Active Site Directed Mutagenesis of 3β/17β-Hydroxysteroid Dehydrogenase Establishes Differential Effects on Short-Chain Dehydrogenase/Reductase Reactions

Abstract

Mutagenetic replacements of conserved residues within the active site of the short-chain dehydrogenase/reductase (SDR) superfamily were studied using prokaryotic 3β/17β-hydroxysteroid dehydrogenase (3β/17β-HSD) from Comamonas testosteroni as a model system. The results provide novel data to establish Ser138 as a member of a catalytically important “triad” of residues also involving Tyr151 and Lys155. A Ser → Ala exchange at position 138 results in an almost complete (>99.9%) loss of enzymatic activity, which is not observed with a Ser → Thr replacement.
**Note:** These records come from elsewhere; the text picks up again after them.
What follows belongs to an exercise in optimizing a design on an open flow for small area, a short achievable clock period and few clock cycles; a production flow would make more cautious choices. RTL that was checked went through simulation tests only; none was proved equivalent to the original.

## cpuemu_core
module cpuemu_core (
    input             clk,
    input             rst,         
    input      [15:0] prog_len,    
    output     [15:0] imem_addr,   
    input      [63:0] imem_data,   
    input      [5:0]  dbg_addr,    
    output reg [15:0] dbg_data,    
    output            done,        
    output     [1:0]  state,       
    output     [2:0]  fcode        
);
Size: roughly 34000 sq um of cells after synthesis.
==> flow/config.mk <==
export PLATFORM = sky130hd
export DESIGN_NAME = cpuemu_core
export DESIGN_NICKNAME = cpuemu_core
export VERILOG_FILES = /design/flow/design.v
export SDC_FILE = /design/flow/constraint.sdc
export NUM_CORES = 4
export LEC_CHECK = 0
export ABC_AREA = 1
export CAP_MARGIN = 20
export CORE_MARGIN = 2
export CORE_UTILIZATION = 55
export CTS_CLUSTER_DIAMETER = 110
export CTS_CLUSTER_SIZE = 22
export SLEW_MARGIN = 20
export TNS_END_PERCENT = 20
==> flow/constraint.sdc <==
create_clock -name core_clock -period 15.0 [get_ports {clk}]
set_input_delay 3.0000 -clock core_clock [delete_from_list [all_inputs] [get_ports {clk}]]
set_output_delay 3.0000 -clock core_clock [all_outputs]
set_load 0.01 [all_outputs]
standard.sh (not shown) runs the stock make flow with config.mk's settings and CLKGATE_MAP_FILE= SYNTH_SCRIPT=/design/flow/synth_recipe.tcl, a recipe that flattens the netlist after the stock synthesis.
==> flow/flow/run.sh <==
#!/bin/bash
set -euo pipefail
export SETUP_SLACK_MARGIN=7.2
export BUFFER_PORTS_ARGS="-buffer_cell sky130_fd_sc_hd__buf_2"
bash standard.sh > standard.log 2>&1
Testbench counts at the start, summed over its fixed seeds: cycles 64,827.
==> next run, changes <==
==> flow/run.sh (new file) <==
#!/bin/bash
# synth_recipe.tcl (not shown) runs the flow's synth.tcl, then flattens the netlist and writes it again
# the make line also repeats each setting of config.mk as NAME=value (left out here)
make -C /OpenROAD-flow-scripts/flow DESIGN_CONFIG=/design/flow/config.mk WORK_HOME=/design/flow/orfs CLKGATE_MAP_FILE= SYNTH_SCRIPT=/design/flow/synth_recipe.tcl finish
--- a/flow/config.mk
+++ b/flow/config.mk
@@ -13,3 +13,3 @@
 export CTS_CLUSTER_SIZE = 22
+export SETUP_SLACK_MARGIN = 5
 export SLEW_MARGIN = 20
-export TNS_END_PERCENT = 20
removed: flow/flow/run.sh
removed: flow/standard.sh
Critical path depth decreases by 3. Final cell count decreases by 1.7%. Non-clock buffer count decreases by 83. Via count decreases by 1.7%. Routed wire length decreases by 2.3%. Die area stays the same. Utilization decreases by 1.7 points.
==> next run, changes <==
==> flow/flow/run.sh (new file) <==
#!/bin/bash
set -euo pipefail
export SETUP_SLACK_MARGIN=6.8
export BUFFER_PORTS_ARGS="-buffer_cell sky130_fd_sc_hd__buf_1"
bash standard.sh > standard.log 2>&1
==> flow/standard.sh (new file) <==
#!/bin/bash
# synth_recipe.tcl (not shown) runs the flow's synth.tcl, then flattens the netlist and writes it again
# the make line also repeats each setting of config.mk as NAME=value (left out here)
make -C /OpenROAD-flow-scripts/flow DESIGN_CONFIG=/design/flow/config.mk WORK_HOME=/design/flow/orfs CLKGATE_MAP_FILE= SYNTH_SCRIPT=/design/flow/synth_recipe.tcl "${@:-finish}"
--- a/flow/config.mk
+++ b/flow/config.mk
@@ -8,3 +8,3 @@
 export ABC_AREA = 1
-export CAP_MARGIN = 20
+export CAP_MARGIN = 10
 export CORE_MARGIN = 2
@@ -13,3 +13,2 @@
 export CTS_CLUSTER_SIZE = 22
-export SETUP_SLACK_MARGIN = 5
-export SLEW_MARGIN = 20
+export SLEW_MARGIN = 10
removed: flow/run.sh
Effect: Fmax came out higher by 21%; routed wire length came out higher by 1.3%; sequential share of layout area came out lower by 0.37 points; hold slack barely changes.


the reference run:
Another version of the RTL of cpuemu_core (not shown whole).
Size in the first run: roughly 470 flip-flops, about 130 I/O pins, roughly 35000 um2 of cells after synthesis.
==> flow/design.v (excerpt) <==
module cpuemu_core (
    input             clk,
    input             rst,         
    input      [15:0] prog_len,    
    output     [15:0] imem_addr,   
    input      [63:0] imem_data,   
    input      [5:0]  dbg_addr,    
    output reg [15:0] dbg_data,    
    output            done,        
    output     [1:0]  state,       
    output     [2:0]  fcode        
);
export LEC_CHECK = 0
export ABC_AREA = 1
export CAP_MARGIN = 20
export CORE_MARGIN = 2
export CORE_UTILIZATION = 60
export CTS_BUF_LIST = sky130_fd_sc_hd__clkbuf_4 sky130_fd_sc_hd__clkbuf_8
export SLEW_MARGIN = 20
create_clock -name core_clock -period 15.0 [get_ports {clk}]
==> flow/flow/run.sh <==
#!/bin/bash
set -euo pipefail
export SETUP_SLACK_MARGIN=8
export BUFFER_PORTS_ARGS="-buffer_cell sky130_fd_sc_hd__buf_2"
bash standard.sh > standard.log 2>&1
The reference run | stages: all done | timing, DRC, antenna: all pass
Relative to the reference run, the following input files were edited for the trial run:
- a change of CORE_UTILIZATION from 60 to 40
- a deleted CTS_BUF_LIST that had been sky130_fd_sc_hd__clkbuf_4 sky130_fd_sc_hd__clkbuf_8
==> flow/flow/run.sh <==
#!/bin/bash
set -euo pipefail
export SETUP_SLACK_MARGIN=8
bash standard.sh > standard.log 2>&1
==> results.txt <==
The trial run vs the reference run, end of the critical path: dbg_data[4] vs dbg_data[2]
Between the trial run and the reference run, the number of endpoints failing setup at the final stage figures differ only marginally.
Note that the width of the chip recorded for the trial run amounts to 1.2 times the value seen in the reference run.
Compared with the reference run, the trial run improves shortest period the worst path allows.
Diff the reference run -> the trial run: met1 global-route usage saw a decrease.
No run of this note included a check of the RTL's function; only the layout flow was run.


RTL: one of the versions met above, not the one the previous note started from.
For scale: roughly 4200 cells after synthesis, roughly 470 flip-flops, roughly 34000 um^2 of cells after synthesis.
Design cpuemu_core, start of the top module:
module cpuemu_core (
    input             clk,
    input             rst,         
    input      [15:0] prog_len,    
    output     [15:0] imem_addr,   
    input      [63:0] imem_data,   
    input      [5:0]  dbg_addr,    
    output reg [15:0] dbg_data,    
    output            done,        
    output     [1:0]  state,       
    output     [2:0]  fcode        
);
    localparam ST_READY   = 2'd0;
    localparam ST_RUNNING = 2'd1;
    localparam ST_HALTED  = 2'd2;
    localparam ST_FAULTED = 2'd3;
    localparam F_DIVZERO  = 3'd1;
    localparam F_OVERFLOW = 3'd2;
    localparam F_UNDERFLOW= 3'd3;
    localparam F_BADADDR  = 3'd4;
    localparam F_BADSHIFT = 3'd5;
    localparam OP_NOP  = 5'd0,  OP_MOV  = 5'd1,  OP_PUSH = 5'd2,  OP_POP  = 5'd3;
    localparam OP_CALL = 5'd4,  OP_RET  = 5'd5,  OP_ADD  = 5'd6,  OP_SUB  = 5'd7;
    localparam OP_MUL  = 5'd8,  OP_DIV  = 5'd9,  OP_INC  = 5'd10, OP_DEC  = 5'd11;
    localparam OP_JMP  = 5'd12, OP_JZ   = 5'd13, OP_JNZ  = 5'd14, OP_JC   = 5'd15;
    localparam OP_JNC  = 5'd16, OP_JS   = 5'd17, OP_JNS  = 5'd18, OP_JG   = 5'd19;
    localparam OP_JGE  = 5'd20, OP_JL   = 5'd21, OP_JLE  = 5'd22, OP_CMP  = 5'd23;
  ...
clock: 15.0 ns
lec_check: 0
abc_area: 1
cap_margin: 20
core_margin: 2
core_utilization: 55
cts_cluster_diameter: 110
cts_cluster_size: 22
slew_margin: 20
==> flow/flow/run.sh <==
#!/bin/bash
set -euo pipefail
export SETUP_SLACK_MARGIN=7.2
export BUFFER_PORTS_ARGS="-buffer_cell sky130_fd_sc_hd__buf_2"
bash standard.sh > standard.log 2>&1
Testbench counts at the start, summed over its fixed seeds: cycles 64,827.
Change:
--- a/flow/flow/run.sh
+++ b/flow/flow/run.sh
@@ -3 +3 @@
-export SETUP_SLACK_MARGIN=7.2
+export SETUP_SLACK_MARGIN=6.8
After rerunning: Critical path depth went down by 4. Flip-flop and latch count does not change.
Change:
--- a/flow/flow/run.sh
+++ b/flow/flow/run.sh
@@ -3 +3 @@
-export SETUP_SLACK_MARGIN=6.8
+export SETUP_SLACK_MARGIN=7.0
--- a/flow/config.mk
+++ b/flow/config.mk
@@ -11 +11 @@
-export CORE_UTILIZATION = 55
+export CORE_UTILIZATION = 58
@@ -14,0 +15 @@
+export TNS_END_PERCENT = 20
After rerunning: The new run passed the timing, design-rule and antenna checks. Wire length stays flat. Worst setup slack is better by 0.050 ns. Area after synthesis is unchanged. Cell area grows slightly. Via count grows by a few percent. Register-to-register slack is worse by 0.11 ns. Count of clock-buffer cells in the layout does not change.


== before ==
Another version of the RTL of cpuemu_core (not shown whole).
For scale: ~4200 cells after synthesis, ~470 flip-flops, roughly 34000 um2 of cells after synthesis.
export LEC_CHECK = 0
export ABC_AREA = 1
export CAP_MARGIN = 20
export CORE_MARGIN = 2
export CORE_UTILIZATION = 48
export CTS_CLUSTER_DIAMETER = 110
export CTS_CLUSTER_SIZE = 22
export SLEW_MARGIN = 20
create_clock -name core_clock -period 15.0 [get_ports {clk}]
==> flow/flow/run.sh <==
#!/bin/bash
set -euo pipefail
export SETUP_SLACK_MARGIN=6.8
export BUFFER_PORTS_ARGS="-buffer_cell sky130_fd_sc_hd__buf_2"
bash standard.sh > standard.log 2>&1
before: flow completed, timing, DRC and antenna clean
Testbench counts of before, summed over its fixed seeds: cycles 64,827.
[inputs] after vs before
# before
export LEC_CHECK = 0
export ABC_AREA = 1
export CAP_MARGIN = 20
export CORE_MARGIN = 2
export CORE_UTILIZATION = 48
export CTS_CLUSTER_DIAMETER = 110
export CTS_CLUSTER_SIZE = 22
export SLEW_MARGIN = 20
create_clock -name core_clock -period 15.0 [get_ports {clk}]
# after
export LEC_CHECK = 0
export ABC_AREA = 1
export CAP_MARGIN = 20
export CORE_MARGIN = 2
export CORE_UTILIZATION = 55
export CTS_CLUSTER_DIAMETER = 110
export CTS_CLUSTER_SIZE = 22
export SLEW_MARGIN = 20
create_clock -name core_clock -period 15.0 [get_ports {clk}]
==> comparison <==
- after reached the final stage; the timing, design-rule and antenna checks on its layout passed.
- As far as highest attainable clock frequency is concerned, before and after perform about the same.
- Re register-to-register setup slack: before was higher than after.
- Taking before as the reference, in after first-pass GRT wire length fell by about 1.8%.
- Delta (after minus before): sum of met2 wire segment lengths after detailed routing up 0.36%; count of non-filler cells in the finished layout down 117.


job 660:
Another version of the RTL of cpuemu_core (not shown whole).
For scale: ~4300 cells after synthesis, about 470 flip-flops, about 130 I/O pins.
export LEC_CHECK = 0
export ABC_AREA = 1
export CAP_MARGIN = 20
export CORE_MARGIN = 2
export CORE_UTILIZATION = 65
export CTS_CLUSTER_DIAMETER = 100
export CTS_CLUSTER_SIZE = 20
export SLEW_MARGIN = 20
create_clock -name core_clock -period 15.0 [get_ports {clk}]
Scripts as last shown in full above: flow/flow/run.sh
Testbench counts of job 660, summed over its fixed seeds: cycles 64,827.
For job 9900, these inputs were changed with respect to job 660:
Settings: CTS_CLUSTER_SIZE no longer set, was 20; CTS_CLUSTER_DIAMETER no longer set, was 100; CORE_UTILIZATION now 55, was 65.
## What came out
On wire length, job 660 loses to job 9900. Job 9900 against job 660: share of post-route cells with drive strength above 1 went up by 0.29 points; worst reg2reg path depth down about 7%; global-route wire length before repair lower; worst hold slack did not really move.
#### Input delta (job 4394 over job 9900)
Settings: CTS_CLUSTER_SIZE now 22, previously not set; CTS_CLUSTER_DIAMETER now 110, previously not set.
==> comparison <==
[compare] base=job 9900 new=job 4394: part of the cycle the worst path needs now sits higher, biggest fanout along the worst timing path now sits lower.
The cell area of job 4394 is lower than that of job 9900.
For job 9900, the last element of the critical path was dbg_data[11], unlike job 4394, where it was dbg_data[5].
[compare] base=job 9900 new=job 4394: signed area change from the synthesized netlist to the final layout went down 2.9 points; non-clock inverter total of the final layout barely changed; number of nets in the finished design decreased by 33 relative to the old numbers; buffer count excluding the clock tree in the final layout moved down.

==> what the ideal ports hide <==
In the flow no input, the clock included, has a driving cell. The finished layouts below were timed again as built, in two steps.
Step 1 (the two cells are an assumption about what drives the block):
set clk [get_ports {clk}]
set_driving_cell -lib_cell sky130_fd_sc_hd__clkbuf_16 $clk
set_driving_cell -lib_cell sky130_fd_sc_hd__buf_2 [delete_from_list [all_inputs] $clk]
Step 2 also shifts input and output timing later by t, the mid clock arrival at the registers, as if the neighbouring blocks saw the same clock.
Slacks: no drivers / after step 1 / after step 2; pairs: no drivers / after step 1.
run | t (ns) | setup slack, ns | hold slack, ns | worst setup path at the end | cell pins on the clock port's net
the first run of note 1 | 0.690 | 6.912 / 6.815 / 6.347 | 0.533 / 0.533 / 0.533 | input to register | 1
the second run of note 1 | 0.681 | 5.002 / 4.952 / 4.952 | 0.533 / 0.533 / 0.533 | input to output | 1
the third run of note 1 | 0.691 | 6.756 / 6.718 / 6.280 | 0.534 / 0.534 / 0.534 | input to register | 1
the reference run | 0.774 | 6.768 / 6.702 / 6.702 | 0.472 / 0.472 / 0.472 | input to output | 1
the trial run | 0.693 | 6.882 / 6.837 / 6.837 | 0.478 / 0.478 / 0.478 | input to output | 1
the first run of note 3 | 0.689 | 6.855 / 6.789 / 6.724 | 0.531 / 0.531 / 0.531 | input to register | 1
the second run of note 3 | 0.678 | 6.776 / 6.736 / 6.246 | 0.530 / 0.530 / 0.530 | input to register | 1
the third run of note 3 | 0.680 | 6.826 / 6.765 / 6.247 | 0.531 / 0.531 / 0.531 | input to register | 1
before | 0.678 | 6.796 / 6.773 / 6.373 | 0.498 / 0.498 / 0.498 | input to register | 1
after | 0.673 | 6.808 / 6.747 / 6.391 | 0.496 / 0.496 / 0.496 | input to register | 1
job 660 | 0.693 | 6.708 / 6.679 / 6.335 | 0.484 / 0.484 / 0.484 | input to register | 1
job 9900 | 0.680 | 6.838 / 6.790 / 6.286 | 0.486 / 0.486 / 0.486 | input to register | 1
job 4394 | 0.686 | 6.751 / 6.723 / 6.374 | 0.486 / 0.486 / 0.486 | input to register | 1
After both steps setup and hold are still met in every run listed. The setup slack of the third run of note 3, which loses most, moves by -0.061 ns with the drivers and by -0.579 ns with both steps.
This indicates that an essential factor for catalysis is the ability of side chain 138 to form hydrogen bond interactions. Mutations in the NAD(H) binding region, in strands βA, βD, and adjacent turns, reveal two additional residues, Thr12 and Asn87, which are important for correct binding of the coenzyme and with a differential effect on the reactions catalyzed. Thus, mutation of Thr12 to Ala results in a complete loss of the 3β-dehydrogenase activity, whereas the 3-oxoreductase activity remains unchanged. On the other hand, a T12S substitution yields a protein with unaltered catalytic constants for both reactions, revealing that a specific hydrogen bond is critical for the dehydrogenase activity. Our interpretation of the available crystal structure of 3α/20β-HSD from Streptomyces hydrogenans suggests a hydrogen bond in that enzyme between the Thr12 side chain and the backbone NH of Asn87 rather than the coenzyme, indicating that this hydrogen bond to the βD strand might determine a crucial difference between the reductive and the oxidative reaction types. Similarly, mutation of Asn87 to Ala results in an 80% reduction of k_cat/K_m in the dehydrogenase direction but also unchanged 3-oxoreductase properties. It appears that the binding of NAD⁺ to the protein is influenced by local structural changes involving strand βD and turn βA to αB.